As described above, according to the present invention, each of the parts of the cargo handling mechanism is provided with a sensor for detecting a series of operations constituting the cargo handling work in advance, and each detection signal obtained from these sensors has a predetermined mode. Since the number of cargo handling operations is counted only when the cargo handling work has been performed once, the number of cargo handling operations can be accurately and automatically counted.

[Brief description of drawings]

FIG. 1 is a diagram showing a container handling work space of a container according to an embodiment of the present invention.

FIG. 2 is a perspective view of a container according to an embodiment of the present invention.

FIG. 3 is a block diagram showing a schematic configuration of a system for counting the number of cargo handling according to an embodiment of the present invention.
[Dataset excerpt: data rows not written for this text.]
==> design/flow/design.v <==
module convolution_core (
input clk,
input reset,
input [31:0] value0,
input [31:0] value1,
input [31:0] value2,
input [31:0] value3,
input [31:0] value4,
input [31:0] value5,
input [31:0] value6,
input [31:0] value7,
input [31:0] value8,
input caculating_start,
output reg caculating_done,
input res_done,
output reg [31:0] ret
);
	parameter kernel0 = 8'd1;
	parameter kernel1 = 8'd2;
	parameter kernel2 = 8'd3;
	parameter kernel3 = 8'd4;
	parameter kernel4 = 8'd5;
	parameter kernel5 = 8'd6;
	parameter kernel6 = 8'd7;
	parameter kernel7 = 8'd8;
	parameter kernel8 = 8'd9;
	reg [31:0] Add0,Add1,Add2,Add3,Add4,Add5,Add6,Add7,Add8;
	reg [1:0] status;
	reg [31:0] reg_31, reg_32, reg_33;
	always @(posedge clk) begin
		if (reset) begin
			status <= 2'b00;
			ret <= 32'hffffffff;
			caculating_done <= 1'b0;
		end else if (status == 2'b00 && caculating_start) begin
			Add0 <= value0 * kernel0;
			Add1 <= value1 * kernel1;
			Add2 <= value2 * kernel2;
			Add3 <= value3 * kernel3;
			Add4 <= value4 * kernel4;
			Add5 <= value5 * kernel5;
			Add6 <= value6 * kernel6;
			Add7 <= value7 * kernel7;
			Add8 <= value8 * kernel8;
			status <= 1'b01;
		end else if (status == 2'b01 && caculating_start) begin
			reg_31 <= Add0+Add1+Add2;
			reg_32 <= Add3+Add4+Add5;
			reg_33 <= Add6+Add7+Add8;
			status <= 2'b10;
		end else if (status == 2'b10 && caculating_start) begin
			ret <= reg_31 + reg_32 + reg_33;
			status <= 2'b11;  
			caculating_done <= 1'b1;
		end else  if (caculating_start == 1'b0)begin
			caculating_done <= 1'b0;
			status <= 2'b00;
		end
	end 
endmodule
`timescale 1 ps / 1 ps
module chris_slave (
		input  wire [3:0]  avs_s0_address,      
		input  wire        avs_s0_read,         
		output wire [31:0] avs_s0_readdata,     
		input  wire        avs_s0_write,        
		input  wire [31:0] avs_s0_writedata,    
		output wire        avs_s0_waitrequest,  
		input  wire        clock_clk,           
		input  wire        reset_reset,         
		output wire        LEDR                 
	);
	reg [31:0] reg_out;
	assign avs_s0_readdata = reg_out;
   reg			Reg_Status_Read;
   reg			Reg_Status_Write;
	reg 			reg_write_done;
	reg 			reg_read_done;
   reg [31:0] 		reg_value[8:0];
	reg 				led_out;
	reg [31:0] reg_res;
   assign avs_s0_waitrequest = Reg_Status_Read&Reg_Status_Write;
	assign LEDR = led_out;
	reg reg_module_caculation_end;
	reg reg_modue_caculating_start;
	reg reg_module_end;
	reg reg_module_start;
   convolution_core instance_convolution(.clk(clock_clk),
	.reset(reset_reset),
	.value0(reg_value[0]),
	.value1(reg_value[1]),
	.value2(reg_value[2]),
	.value3(reg_value[3]),
	.value4(reg_value[4]),
	.value5(reg_value[5]),
	.value6(reg_value[6]),
	.value7(reg_value[7]),
	.value8(reg_value[8]),
	.caculating_start(reg_modue_caculating_start),
	.caculating_done(reg_module_caculation_end),
	.res_done(reg_module_end),
	.ret(reg_res)
	);
	 reg [3:0] reg_current_status, reg_next_status;
	 parameter IDLE = 4'b0001;
    parameter CALCULATING = 4'b0010;
    parameter WAITTING = 4'b0100;
    parameter FINISH = 4'b1000;
	 always@(posedge clock_clk)
    begin
        if(reset_reset)
            reg_current_status <= IDLE;
        else
            reg_current_status <= reg_next_status;
    end
    always@(reg_current_status or reg_read_done or reg_module_caculation_end or reg_write_done or reset_reset)
    begin
        if(reset_reset)
            reg_next_status = IDLE;
        else
        begin
            case(reg_current_status)
                IDLE:reg_next_status = reg_read_done?CALCULATING:IDLE;
                CALCULATING:reg_next_status = reg_module_caculation_end?WAITTING:CALCULATING;
                WAITTING:reg_next_status = reg_write_done?FINISH:WAITTING;
                FINISH: reg_next_status = IDLE;
                default: reg_next_status = IDLE;
            endcase
        end
    end
	 always@(posedge clock_clk) begin
		if (reset_reset) begin
			led_out <= 1'b0;
			reg_module_start<= 1'b0;
			reg_module_end	<= 1'b0;
			reg_modue_caculating_start <= 1'b0;
		end else begin
		case(reg_current_status)
			IDLE: begin
				reg_module_start<= 1'b0;
				reg_module_end	<= 1'b0;
				reg_modue_caculating_start <= 1'b0;
			end
			CALCULATING: begin
				led_out <= 1'b1;
				reg_module_start <= 1'b1;
				reg_modue_caculating_start <= 1'b1;
			end
			WAITTING:begin
				reg_modue_caculating_start <= 1'b0;
				reg_module_end <= 1'b1;
			end
			FINISH:begin
				reg_module_start <= 1'b0;
				reg_module_end	<= 1'b0;
				reg_modue_caculating_start <= 1'b0;
				led_out <= 1'b0;
			end
			default:begin
			end
		endcase
	 end 
	 end
	always @(posedge clock_clk)
	  if (reset_reset) begin
			Reg_Status_Write <= 1'b1;
			reg_read_done <= 1'b0;
			reg_value[0] <= 32'h00000000;
			reg_value[1] <= 32'h00000000;
			reg_value[2] <= 32'h00000000;
			reg_value[3] <= 32'h00000000;
			reg_value[4] <= 32'h00000000;
			reg_value[5] <= 32'h00000000;
			reg_value[6] <= 32'h00000000;
			reg_value[7] <= 32'h00000000;
			reg_value[8] <= 32'h00000000;			
	  end else if (!avs_s0_waitrequest && avs_s0_write) begin
			case (avs_s0_address[3:0])
				4'b0000: reg_value[0] <= avs_s0_writedata;
				4'b0001: reg_value[1] <= avs_s0_writedata;
				4'b0010: reg_value[2] <= avs_s0_writedata;
				4'b0011: reg_value[3] <= avs_s0_writedata;
				4'b0100: reg_value[4] <= avs_s0_writedata;
				4'b0101: reg_value[5] <= avs_s0_writedata;
				4'b0110: reg_value[6] <= avs_s0_writedata;
				4'b0111: reg_value[7] <= avs_s0_writedata;
				4'b1000:begin
					reg_value[8] <= avs_s0_writedata;
					reg_read_done <= 1'b1;  
				end
			endcase		
			Reg_Status_Write <= 1'b1;
	  end else if (avs_s0_waitrequest && avs_s0_write)begin
			Reg_Status_Write <= 1'b0;
	  end else begin
			if(reg_module_end) begin
				reg_read_done <= 1'b0;
			end 
			Reg_Status_Write <= 1'b1;	
	  end
   always @(posedge clock_clk)
	if (reset_reset) begin
		Reg_Status_Read <= 1'b1;	
		reg_write_done <= 1'b0;
		reg_out <= 32'hffffffff;
	end else if (!avs_s0_waitrequest && avs_s0_read) begin
		Reg_Status_Read <= 1'b1;
		reg_write_done <= 1'b1;	
	end else if(avs_s0_waitrequest && avs_s0_read && reg_current_status == WAITTING) begin
		case (avs_s0_address[3:0])
				4'b0000: reg_out <= reg_value[0];
				4'b0001: reg_out <= reg_value[1];
				4'b0010: reg_out <= reg_value[2];
				4'b0011: reg_out <= reg_value[3];
				4'b0100: reg_out <= reg_value[4];
				4'b0101: reg_out <= reg_value[5];
				4'b0110: reg_out <= reg_value[6];
				4'b0111: reg_out <= reg_value[7];
				4'b1000: reg_out <= reg_value[8];
				4'b1001: reg_out <= reg_res;
			default:reg_out <= 32'hffffffff;
		endcase
		Reg_Status_Read <= 1'b0;	
	end else begin
		Reg_Status_Read <= 1'b1;
		if (reg_module_end) begin
			reg_write_done <= 1'b0;
		end
	end
endmodule
==> design/flow/run.sh <==
#!/bin/bash
# the make line also repeats each setting of config.mk as NAME=value (left out here)
make -C /OpenROAD-flow-scripts/flow DESIGN_CONFIG=/design/flow/config.mk WORK_HOME=/design/flow/orfs CLKGATE_MAP_FILE= finish
==> design/flow/config.mk <==
export PLATFORM = sky130hd
export DESIGN_NAME = chris_slave
export DESIGN_NICKNAME = chris_slave
export VERILOG_FILES = /design/flow/design.v
export SDC_FILE = /design/flow/constraint.sdc
export NUM_CORES = 4
export LEC_CHECK = 0
export CAP_MARGIN = 20
export CORE_MARGIN = 7
export CORE_UTILIZATION = 22
export CTS_CLUSTER_DIAMETER = 178
export CTS_CLUSTER_SIZE = 22
export GPL_ROUTABILITY_DRIVEN = 0
export PLACE_DENSITY_LB_ADDON = 0.18
export SLEW_MARGIN = 25
==> design/flow/constraint.sdc <==
create_clock -name core_clock -period 2.76 [get_ports {clock_clk}]
set_input_delay 0.5520 -clock core_clock [delete_from_list [all_inputs] [get_ports {clock_clk}]]
set_output_delay 0.5520 -clock core_clock [all_outputs]
set_load 0.01 [all_outputs]
==> run notes, run 1 <==
run metrics: GRT overflow=0, hold violation count in the final report=0, slew margin rel.=39.4%, drt first pass iters=8, Hold WS=0.177 ns, switching share of power=23.2%, setup ws final=-0.982 ns, f_max=0.267 GHz, CP max FO=3, XOR-XNOR Cells, Area Fraction=4.98%, CP Depth=13, P per Cell Area=339 nW/um2, total CTS buffers=39, Comb gate area=24800 um2, CTS tree=yes, fa+ha+maj area frac=17.2%, Switch Pwr=4.41 mW, crit start category=register, Vias/cell=4.57, Hold Crit Start=reset_reset, most common cell in the netlist=nand2_1, Setup crit end=instance_convolution.Add6[29]$_DFFE_PP_, synth unique cells=75, wire per inst=20.6 um, CTS Sinks=744, largest net degree at the start of global routing=114, later-pin clock latency in the skew report=0.65 ns, sequential power=11.5 mW, Worst-path clk slew=0.10 ns, Syn Inst Count=4175, sequential power share=60.6%, Clk power=6.82 mW, die height=449 um, Placed Cells=7299, Critical Path Max Stage Delay=0.61 ns, Hold Path Sink=instance_convolution.caculating_done$_SDFFE_PP0P_, nets=5445, Final min period=3.74 ns, root buffer cell=clkbuf_16, Final Setup Violations=136, DP HPWL=120000 um, hold crit path type=input pin to register, Setup Skew=0.0292 ns, combinational group power=657 uW, CTS HTree Levels=2, # fillers=19500, Synth Area in Simple Gates=13.0%, worst r2r dst=instance_convolution.Add6[29]$_DFFE_PP_, Slowest-stage cell, CP=fa_2, CTS max path bufs=3, num rows=159, most used flip-flop cell=edfxtp_1, combinational fraction of design power=3.5%, Worst Path Buf+Inv=1, Synth top area share=27.2%, Synth flops=744, Max-Cap Viols=0, most area-hungry cell type in the Yosys netlist=edfxtp_1, Top Family by Delay on Critical Path=AND-OR/OR-AND gates, hold_buf cts=0, Critical Path AT=4.13 ns, Non-Filler Instances=7454, VDD IR-drop max=0.357 mV, chip width=449 um, port bufs=73, Initial DRC Count=2573, Chip Area, Yosys=41700 um2, first-pass GRT wire length=224000 um, fp_density=22.2%, mux frac, synth=0.0990%, total die size=202000 um2, R2R Setup Slk=-0.98 ns, layout check failures=negative setup slack, antenna violations before repair=8, via count=34000, AO/OA Area Share=17.4%, crit path cell chain=buf_6 > fa_2 > ha_4 > a211oi_4 > nor2_2 > a311o_1 > o311a_1 > o31a_1 > o221ai_2 > nand3b_1 > o211ai_1 > a31oi_1 > xnor2_1, synthesized cell area=41700 um2, Total GRT Usage=14.6%, final WL=154000 um, largest combinational cell category by area=AND-OR/OR-AND gates, Post-synth EDFFs=377, Post-DRT Antenna Nets=0, Post-synth top cells=nand2_1 (776), a21oi_1 (520), edfxtp_1 (377), status=complete, but fails checks, ys cells=4175, DRC=0, Largest cells by area=edfxtp_1 (27%), dfxtp_1 (18%), ha_1 (9.8%), leakage=23.2 nW, vias in the first global route=34300, element type at the critical path end=register, RSZ-0062 raised after global routing=yes, period utilization=136%, Worst Path Required=3.15 ns, synth warn=4, Mapped Nets=4696, Clock Power Share=35.9%, Syn-to-layout area delta=34.4%, Setup TNS=-55.68 ns, pins over their slew limit=0, Pint=14.6 mW, RR Startpoint=reg_value[6][2]$_SDFFE_PP0P_, hold path depth=2, Core Area=188000 um2, Tool Warnings=35, Power Total=19.0 mW, Mean Syn Cell Area=9.99 um2, Worst-Margin Slew=0.909 ns, Register Area=18700 um2, Async S/R FF share, synth=0%, Seq share, synth=44.8%, Pwr top=sequential cells, Worst setup startpoint=reg_value[6][2]$_SDFFE_PP0P_, setup slack after placement=-1.27 ns, Boundary Pins=74, Register-to-Register Path Depth=13, Crit Path Class=register to register
-- layer usage --
| metal | part of all wire [%] | up-vias | global-route usage [%] |
|---|---|---|---|
| li1 | - | 16500 | - |
| met3 | 4.1 | 148 | 1.60 |
| met4 | 2.9 | 0 | 3.96 |
| met2 | 45 | 677 | 23.6 |
| met5 | 0 | - | 0 |
| met1 | 48 | 16700 | 20.8 |
-- per-stage QoR --
step	instance area [um2]	util, %
6_report	56000	29.8
5_1_grt	56000	29.8
4_1_cts	55000	29.2
3_5_place_dp	51100	27.2
3_3_place_gp	51100	27.2
2_1_floorplan	41700	-
-- timing repair --
item | 4_1_cts | 5_1_grt
resized | 503 | 184
setup endpoints to repair | 165 | 160
hold endpoints to repair | 0 | 0
pin swaps | 291 | 201
setup buffers | 69 | 46
-- final cells by class --
cell class	count	share of cell area (%)
Antenna cell	5	0.0223
Tap cell	2495	5.57
Inverter	83	0.583
Sequential cell	744	33.5
Clock buffer	71	2.07
Multi-Input combinational cell	3156	44.3
Timing Repair Buffer	900	14.0
==> run 2, diff against run 1 <==
CAP_MARGIN = 5   (was 20)
CELL_PAD_IN_SITES_DETAIL_PLACEMENT = 1   (was unset)
CORE_MARGIN = 6   (was 7)
CORE_UTILIZATION = 40   (was 22)
CTS_CLUSTER_DIAMETER = 291   (was 178)
CTS_CLUSTER_SIZE = 15   (was 22)
GPL_ROUTABILITY_DRIVEN = unset   (was 0)
HOLD_SLACK_MARGIN = 0.19   (was unset)
MAX_ROUTING_LAYER = met4   (was unset)
PLACE_DENSITY_LB_ADDON = unset   (was 0.18)
SETUP_SLACK_MARGIN = 1.83   (was unset)
SLEW_MARGIN = 20   (was 25)
clock period = 6.85 ns   (was 2.76 ns; I/O delays follow)
==> run notes, run 2 <==
run metrics: status=no timing/DRC/antenna violations, hold_buf cts=0 (unchanged), Setup Skew=0.0309 ns (+0.00167 ns), DRC=0 (unchanged), Core Area=102000 um2 (-45%), Mapped Nets=4696 (unchanged), vias in the first global route=34000 (-0.91%), synthesized cell area=41700 um2 (unchanged), setup ws final=2.42 ns (+3.40 ns), combinational fraction of design power=2.6% (-0.9 points), Setup TNS=0 ns (+55.68 ns), via count=33100 (-2.7%), Non-Filler Instances=5574 (-25%), antenna violations before repair=12 (+4), Initial DRC Count=3118 (+21%), wire per inst=24.8 um (+20%), Clock Power Share=39.6% (+3.7 points), Synth Area in Simple Gates=13.0% (unchanged), root buffer cell=clkbuf_16, synth unique cells=75 (unchanged), Top Metal Used=met4, # fillers=11500 (-41%), leakage=18.7 nW (-19%), ys cells=4175 (unchanged), fa+ha+maj area frac=17.2% (unchanged), Resized cells post-CTS=0 (-100%), largest net degree at the start of global routing=113 (-0.88%), Placed Cells=5464 (-25%), combinational group power=205 uW (-69%), sequential power share=57.9% (-2.7 points), most area-hungry cell type in the Yosys netlist=edfxtp_1, switching share of power=22.4% (-0.81 points), num rows=117 (-26%), CTS HTree Levels=2 (unchanged), Final min period=4.43 ns (+0.689 ns), XOR-XNOR Cells, Area Fraction=4.98% (unchanged), Power Total=8.03 mW (-58%), hold path depth=0 (-2), Hold WS=0.450 ns (+0.273 ns), final WL=138000 um (-10%), crit path cell chain=fa_1 > ha_1 > o21ai_0 > o21ai_0 > a21oi_1 > a211oi_1 > o2111ai_1 > a31oi_1 > o21a_1 > o31ai_1 > mux2i_1 > nand3_1, hold crit path type=register to register, most common cell in the netlist=nand2_1, Worst-path clk slew=0.07 ns (-0.03 ns), Pwr top=sequential cells, Critical Path AT=4.71 ns (+0.58 ns), total CTS buffers=55 (+41%), met2 wire len=60800 um (-12%), RR Startpoint=instance_convolution.Add8[4]$_DFFE_PP_, largest combinational cell category by area=AND-OR/OR-AND gates, sequential power=4.65 mW (-60%), mux frac, synth=0.0990% (unchanged), period utilization=64.7% (-71 points), pins over their slew limit=0 (unchanged), crit start category=register, f_max=0.226 GHz (-16%), CTS Sinks=744 (unchanged), worst r2r dst=instance_convolution.reg_33[30]$_DFFE_PP_, Worst-Margin Slew=1.06 ns (+0.147 ns), Synth flops=744 (unchanged), element type at the critical path end=register, hold violation count in the final report=0 (unchanged), CP Depth=12 (-1), port bufs=73 (unchanged), slew margin rel.=29.5% (-9.9 points), Setup crit end=instance_convolution.reg_33[30]$_DFFE_PP_, later-pin clock latency in the skew report=0.66 ns (about the same), Clk power=3.18 mW (-53%), Pint=6.23 mW (-57%), Post-synth EDFFs=377 (unchanged), Slowest-stage cell, CP=a211oi_1, RD Place Congestion=0.936, Total GRT Usage=24.6% (+10 points), Top Family by Delay on Critical Path=AND-OR/OR-AND gates, nets=4674 (-14%), P per Cell Area=177 nW/um2 (-48%), Chip Area, Yosys=41700 um2 (unchanged), synth warn=4 (unchanged), most used flip-flop cell=edfxtp_1, Critical Path Max Stage Delay=0.63 ns (+0.02 ns), VDD IR-drop max=0.198 mV (-45%), Worst Path Buf+Inv=0 (-1), Syn Inst Count=4175 (unchanged), CTS max path bufs=3 (unchanged), Post-synth top cells=nand2_1 (776), a21oi_1 (520), edfxtp_1 (377), Max-Cap Viols=0 (unchanged), Synth top area share=27.2% (unchanged), chip width=335 um (-25%), Post-DRT Antenna Nets=0 (unchanged), DP HPWL=104000 um (-14%), total die size=112000 um2 (-44%), Syn-to-layout area delta=9.10%, Boundary Pins=74 (unchanged), cell mode on critical path=o21ai_0, CP max FO=4 (+1), postcts setup bufs=0 (-100%), Register-to-Register Path Depth=12 (-1), Hold Path Sink=instance_convolution.reg_32[0]$_DFFE_PP_, RSZ-0062 raised after global routing=no, CTS tree=yes, AO/OA Area Share=17.4% (unchanged), Mean Syn Cell Area=9.99 um2 (unchanged), Hold Crit Start=instance_convolution.Add4[0]$_DFFE_PP_, Vias/cell=5.94 (+30%), Detail Route met3 WL=13500 um (+110%), GRT overflow=0 (unchanged), Async S/R FF share, synth=0% (unchanged), wire length on met1=60200 um (-19%), Switch Pwr=1.80 mW (-59%), Tool Warnings=29 (-17%), Worst Path Required=7.13 ns (+3.98 ns), Crit Path Class=register to register, drt first pass iters=6 (-2), fp_density=40.7% (+19 points), Seq share, synth=44.8% (unchanged), Worst setup startpoint=instance_convolution.Add8[4]$_DFFE_PP_, Largest cells by area=edfxtp_1 (27%), dfxtp_1 (18%), ha_1 (9.8%), R2R Setup Slk=2.42 ns (+3.40 ns), setup slack after placement=2.23 ns (+3.50 ns), die height=335 um (-25%), first-pass GRT wire length=208000 um (-7.5%), Final Setup Violations=0 (-100%)
## run 2: area by class of cell
cell class,count,area [um2],area share [%]
multi-input combinational,3156,22100,48.6
sequential,744,18700,41.0
tap,1368,1710,3.76
clock buffer,100,1570,3.44
timing repair buffer,113,1070,2.35
inverter,83,312,0.685
clock inverter,3,33.8,0.0743
antenna,7,17.5,0.0385
## run 2: metal layers
metal	vias up	global-route usage (%)
li1	15000	-
met5	-	-
met4	0	5.78
met3	214	6.17
met2	1195	37.6
met1	16700	33.3
## run 2: stage by stage
stage          cell area [um2]  utilization [%]
2_1_floorplan            41700                -
3_3_place_gp             43800             42.8
3_5_place_dp             43900             42.8
4_1_cts                  45500             44.4
5_1_grt                  45500             44.4
6_report                 45500             44.4
==> run 3, diff against run 2 <==
CAP_MARGIN = 0   (was 5)
CELL_PAD_IN_SITES_DETAIL_PLACEMENT = 0   (was 1)
CORE_MARGIN = 2   (was 6)
CORE_UTILIZATION = 72   (was 40)
CTS_CLUSTER_DIAMETER = 190   (was 291)
CTS_CLUSTER_SIZE = 39   (was 15)
GPL_ROUTABILITY_DRIVEN = 1   (was unset)
HOLD_SLACK_MARGIN = 0.28   (was 0.19)
MAX_ROUTING_LAYER = unset   (was met4)
PLACE_DENSITY = 0.64   (was unset)
SETUP_SLACK_MARGIN = 0.0   (was 1.83)
SLEW_MARGIN = 10   (was 20)
TNS_END_PERCENT = 20   (was unset)
clock period = 2.12 ns   (was 6.85 ns; I/O delays follow)
==> run notes, run 3 <==
run metrics: Synth top area share=27.2% (unchanged), DP HPWL=103000 um (-0.64%), XOR-XNOR Cells, Area Fraction=4.98% (unchanged), Placed Cells=5719 (+4.7%), most area-hungry cell type in the Yosys netlist=edfxtp_1, Largest cells by area=edfxtp_1 (27%), dfxtp_1 (18%), ha_1 (9.8%), synth warn=4 (unchanged), Total GRT Usage=72.7%, chip width=245 um (-27%), total CTS buffers=23 (-58%), synthesized cell area=41700 um2 (unchanged), Chip Area, Yosys=41700 um2 (unchanged), CTS HTree Levels=1 (-1), Syn Inst Count=4175 (unchanged), Mean Syn Cell Area=9.99 um2 (unchanged), status=aborted with a tool error, Seq share, synth=44.8% (unchanged), AO/OA Area Share=17.4% (unchanged), CTS max path bufs=3 (unchanged), Mapped Nets=4696 (unchanged), RD Place Congestion=1.00 (+6.8%), largest combinational cell category by area=AND-OR/OR-AND gates, root buffer cell=clkbuf_16, port bufs=73 (unchanged), fa+ha+maj area frac=17.2% (unchanged), GRT overflow=13, mux frac, synth=0.0990% (unchanged), Error=[ERROR GRT-0232] Routing congestion too high. Check the congestion heatmap in the GUI., fp_density=72.5% (+32 points), synth unique cells=75 (unchanged), die height=245 um (-27%), Post-synth top cells=nand2_1 (776), a21oi_1 (520), edfxtp_1 (377), Synth flops=744 (unchanged), most used flip-flop cell=edfxtp_1, most common cell in the netlist=nand2_1, Async S/R FF share, synth=0% (unchanged), CTS Sinks=744 (unchanged), ys cells=4175 (unchanged), Post-synth EDFFs=377 (unchanged), Boundary Pins=74 (unchanged), Core Area=57500 um2 (-44%), total die size=59800 um2 (-47%), Synth Area in Simple Gates=13.0% (unchanged), num rows=88 (-25%), Stopped at=global routing (5_1_grt)
run 3: what timing repair did:
item	CTS
setup buffers	74
pin swaps	227
hold endpoints to repair	18
gates resized	421
hold buffers	1
endpoints found under the setup margin	230
run 3: layer usage:
metal	GRT overflow	global-route usage (%)
met1	0	73.9
met2	1	91.9
met3	6	55.8
met4	6	68.7
met5	0	17.2
run 3: per-stage QoR:
step,area [um2],setup slack (ns),utilization (%),power (mW)
after floorplan,41800,-1.28,-,15.7
after CTS,53100,-1.50,92.5,22.2
after detailed placement,50100,-1.68,87.1,16.1
after global placement,50100,-1.60,87.1,16.1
FIG. 4 is a time chart showing various detection signals detected when counting the number of cargo handling according to an embodiment of the present invention.

[Explanation of symbols]

 2 Crane (Cargo handling mechanism) 8 Sequencer 9 Computer for monitoring.

Claims (1)

[Claims] 1. A sensor for detecting a series of operations constituting a cargo handling work is provided in advance in each part of the cargo handling mechanism, and one cargo handling work is performed only when each detection signal obtained from these sensors changes in a predetermined manner. A method for counting the number of cargoes, which is characterized by counting the number of cargoes deemed to have been carried out.